Results and Conclusion
We trained with three different VQA models. VILT improved the accuracy of our baseline model by about 30% and gave satisfactory results. We can do much better with respect to fine-tuning our models further onto more realistic datasets. Instead of using artificially generated VQA datasets, we can use more realistic and real-world scenarios. We can personalize our app further to recognize more Context-specific scenarios. We can train our model to Read documents and answer questions related to the documents. This would help visually impaired people in a drastically huge manner.
Highlights
- An intelligent camera app that provides information about the world around you, which is particularly useful for a person with visual impairment.
- VQA systems attempt to correctly answer questions in natural language regarding the input image.
- We used the publicly available VQA dataset due to its larger size as compared with the others.
- We came across VILT, which improved the accuracy of our baseline model by about 30% and gave satisfactory results.
- We can train our model to read documents and answer questions related to the documents.
FAQ
Q: What is VQA?
A: Visual Question Answering (VQA) systems attempt to correctly answer questions in natural language regarding the input image.
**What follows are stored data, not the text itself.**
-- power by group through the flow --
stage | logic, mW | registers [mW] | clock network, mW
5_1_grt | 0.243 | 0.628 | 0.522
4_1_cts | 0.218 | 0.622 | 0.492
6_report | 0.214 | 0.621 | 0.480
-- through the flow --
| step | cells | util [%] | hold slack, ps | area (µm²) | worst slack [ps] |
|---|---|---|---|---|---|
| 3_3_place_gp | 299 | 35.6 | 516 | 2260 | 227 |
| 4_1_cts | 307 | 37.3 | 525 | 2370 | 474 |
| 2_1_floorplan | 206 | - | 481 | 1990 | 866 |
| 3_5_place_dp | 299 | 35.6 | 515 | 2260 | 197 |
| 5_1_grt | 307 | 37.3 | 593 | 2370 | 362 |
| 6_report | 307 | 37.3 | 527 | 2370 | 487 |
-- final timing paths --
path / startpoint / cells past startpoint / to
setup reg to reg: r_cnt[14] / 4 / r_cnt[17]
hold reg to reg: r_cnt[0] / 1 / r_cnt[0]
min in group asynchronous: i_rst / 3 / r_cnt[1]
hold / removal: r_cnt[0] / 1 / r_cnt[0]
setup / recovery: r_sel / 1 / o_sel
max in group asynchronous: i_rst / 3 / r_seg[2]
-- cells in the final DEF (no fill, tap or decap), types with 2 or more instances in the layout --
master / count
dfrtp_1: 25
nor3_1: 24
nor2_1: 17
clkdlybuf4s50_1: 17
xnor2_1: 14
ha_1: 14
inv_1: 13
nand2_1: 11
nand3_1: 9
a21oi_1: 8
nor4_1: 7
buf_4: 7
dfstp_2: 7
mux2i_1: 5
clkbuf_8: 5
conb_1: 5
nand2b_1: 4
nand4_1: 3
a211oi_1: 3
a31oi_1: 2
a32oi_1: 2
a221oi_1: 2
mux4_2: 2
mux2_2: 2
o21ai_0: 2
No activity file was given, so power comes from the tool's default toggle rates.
$ cat flow/design.v
module dvi_pmod #(
    parameter H_ACTIVE = 640,
    parameter H_FP     = 16,
    parameter H_SYNC   = 96,
    parameter H_BP     = 48,
    parameter V_ACTIVE = 480,
    parameter V_FP     = 10,
    parameter V_SYNC   = 2,
    parameter V_BP     = 33
)(
    input        clk,        
    input        rst,
    input  [3:0] hex_high,
    input  [3:0] hex_low,
    output [7:0] tmds
);
    reg pix_clk = 0;
    always @(posedge clk) begin
        pix_clk <= ~pix_clk;
    end
    localparam H_TOTAL = H_ACTIVE + H_FP + H_SYNC + H_BP;
    localparam V_TOTAL = V_ACTIVE + V_FP + V_SYNC + V_BP;
    reg [11:0] h_cnt = 0;
    reg [11:0] v_cnt = 0;
    always @(posedge pix_clk or posedge rst) begin
        if (rst) begin
            h_cnt <= 0;
            v_cnt <= 0;
        end else begin
            if (h_cnt == H_TOTAL-1) begin
                h_cnt <= 0;
                if (v_cnt == V_TOTAL-1)
                    v_cnt <= 0;
                else
                    v_cnt <= v_cnt + 1;
            end else begin
                h_cnt <= h_cnt + 1;
            end
        end
    end
    wire h_active = h_cnt < H_ACTIVE;
    wire v_active = v_cnt < V_ACTIVE;
    wire de = h_active & v_active;
    wire hsync = (h_cnt >= H_ACTIVE + H_FP) && (h_cnt < H_ACTIVE + H_FP + H_SYNC);
    wire vsync = (v_cnt >= V_ACTIVE + V_FP) && (v_cnt < V_ACTIVE + V_FP + V_SYNC);
    function [6:0] hex_to_seg;
        input [3:0] hex;
        case (hex)
            4'h0: hex_to_seg = 7'b0000001;
            4'h1: hex_to_seg = 7'b1001111;
            4'h2: hex_to_seg = 7'b0010010;
            4'h3: hex_to_seg = 7'b0000110;
            4'h4: hex_to_seg = 7'b1001100;
            4'h5: hex_to_seg = 7'b0100100;
            4'h6: hex_to_seg = 7'b0100000;
            4'h7: hex_to_seg = 7'b0001111;
            4'h8: hex_to_seg = 7'b0000000;
            4'h9: hex_to_seg = 7'b0000100;
            4'hA: hex_to_seg = 7'b0001000;
            4'hB: hex_to_seg = 7'b1100000;
            4'hC: hex_to_seg = 7'b0110001;
            4'hD: hex_to_seg = 7'b1000010;
            4'hE: hex_to_seg = 7'b0110000;
            4'hF: hex_to_seg = 7'b0111000;
            default: hex_to_seg = 7'b1111111;
        endcase
    endfunction
    wire [6:0] seg_high = ~hex_to_seg(hex_high);  
    wire [6:0] seg_low  = ~hex_to_seg(hex_low);
    localparam DIGIT_W = 80;
    localparam DIGIT_H = 140;
    localparam SEG_T   = 20;    
    localparam X_OFF   = 100;
    localparam Y_OFF   = 60;
    function pixel_on;
        input [6:0] segs;
        input [10:0] x;
        input [10:0] y;
        reg on;
        begin
            on = 0;
            if (y < SEG_T && segs[0]) on = 1;  
            if (y >= DIGIT_H/2-SEG_T/2 && y < DIGIT_H/2+SEG_T/2 && segs[6]) on = 1;  
            if (y >= DIGIT_H-SEG_T && segs[3]) on = 1;  
            if (x < SEG_T && y < DIGIT_H/2 && segs[5]) on = 1;  
            if (x < SEG_T && y >= DIGIT_H/2 && segs[4]) on = 1;  
            if (x >= DIGIT_W-SEG_T && y < DIGIT_H/2 && segs[1]) on = 1;  
            if (x >= DIGIT_W-SEG_T && y >= DIGIT_H/2 && segs[2]) on = 1;  
            pixel_on = on;
        end
    endfunction
    reg [7:0] red = 0, green = 0, blue = 0;
    always @(posedge pix_clk) begin
        red   <= 0;
        green <= 0;
        blue  <= 0;
        if (de) begin
            if (h_cnt >= X_OFF && h_cnt < X_OFF + DIGIT_W &&
                v_cnt >= Y_OFF && v_cnt < Y_OFF + DIGIT_H) begin
                if (pixel_on(seg_high, h_cnt-X_OFF, v_cnt-Y_OFF)) begin
                    red <= 8'hff; green <= 8'hff; blue <= 8'hff;
                end
            end else if (h_cnt >= X_OFF + DIGIT_W + SEG_T &&
                         h_cnt < X_OFF + 2*DIGIT_W + SEG_T &&
                         v_cnt >= Y_OFF && v_cnt < Y_OFF + DIGIT_H) begin
                if (pixel_on(seg_low, h_cnt-(X_OFF + DIGIT_W + SEG_T), v_cnt-Y_OFF)) begin
                    red <= 8'hff; green <= 8'hff; blue <= 8'hff;
                end
            end
        end
    end
    function [9:0] tmds_encode;
        input [7:0] d;
        input c0, c1, de_in;
        reg [3:0] n1d;
        reg [3:0] n1q;
        reg [8:0] q_m;
        reg [9:0] enc;
        integer i;
        begin
            n1d = d[0]+d[1]+d[2]+d[3]+d[4]+d[5]+d[6]+d[7];
            if (n1d > 4 || (n1d==4 && d[0]==0)) begin
                q_m[0] = d[0];
                for (i=1;i<8;i=i+1) q_m[i] = q_m[i-1] ^~ d[i];
                q_m[8] = 0;
            end else begin
                q_m[0] = d[0];
                for (i=1;i<8;i=i+1) q_m[i] = q_m[i-1] ^ d[i];
                q_m[8] = 1;
            end
            n1q = q_m[0]+q_m[1]+q_m[2]+q_m[3]+q_m[4]+q_m[5]+q_m[6]+q_m[7];
            if (!de_in) begin
                case ({c1,c0})
                    2'b00: enc = 10'b1101010100;
                    2'b01: enc = 10'b0010101011;
                    2'b10: enc = 10'b0101010100;
                    2'b11: enc = 10'b1010101011;
                endcase
            end else if ((n1q > 4) || (n1q == 4 && q_m[8] == 0)) begin
                enc = {1'b1, q_m[8], ~q_m[7:0]};
            end else begin
                enc = {1'b0, q_m[8], q_m[7:0]};
            end
            tmds_encode = enc;
        end
    endfunction
    reg [9:0] tmds_red, tmds_green, tmds_blue, tmds_clk;
    always @(posedge pix_clk) begin
        tmds_red   <= tmds_encode(red, 0, 0, de);
        tmds_green <= tmds_encode(green, 0, 0, de);
        tmds_blue  <= tmds_encode(blue, hsync, vsync, de);
        tmds_clk   <= 10'b0000011111;  
    end
    assign tmds = {tmds_clk[0], tmds_clk[5], tmds_red[0], tmds_red[5], tmds_green[0], tmds_green[5], tmds_blue[0], tmds_blue[5]};
endmodule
Q: What dataset did you use for your project?
A: We used the publicly available VQA dataset due to its larger size as compared with the others.
Q: What is VILT?
A: VILT is a model that drastically simplifies the processing of visual inputs to just the same convolution-free manner in which we process the textual inputs. This makes the VILT model up to 10 times faster than any of the previous VLP models.
Q: Can your app read documents and answer questions related to the documents?
A: Yes, we can train our model to read documents and answer questions related to the documents.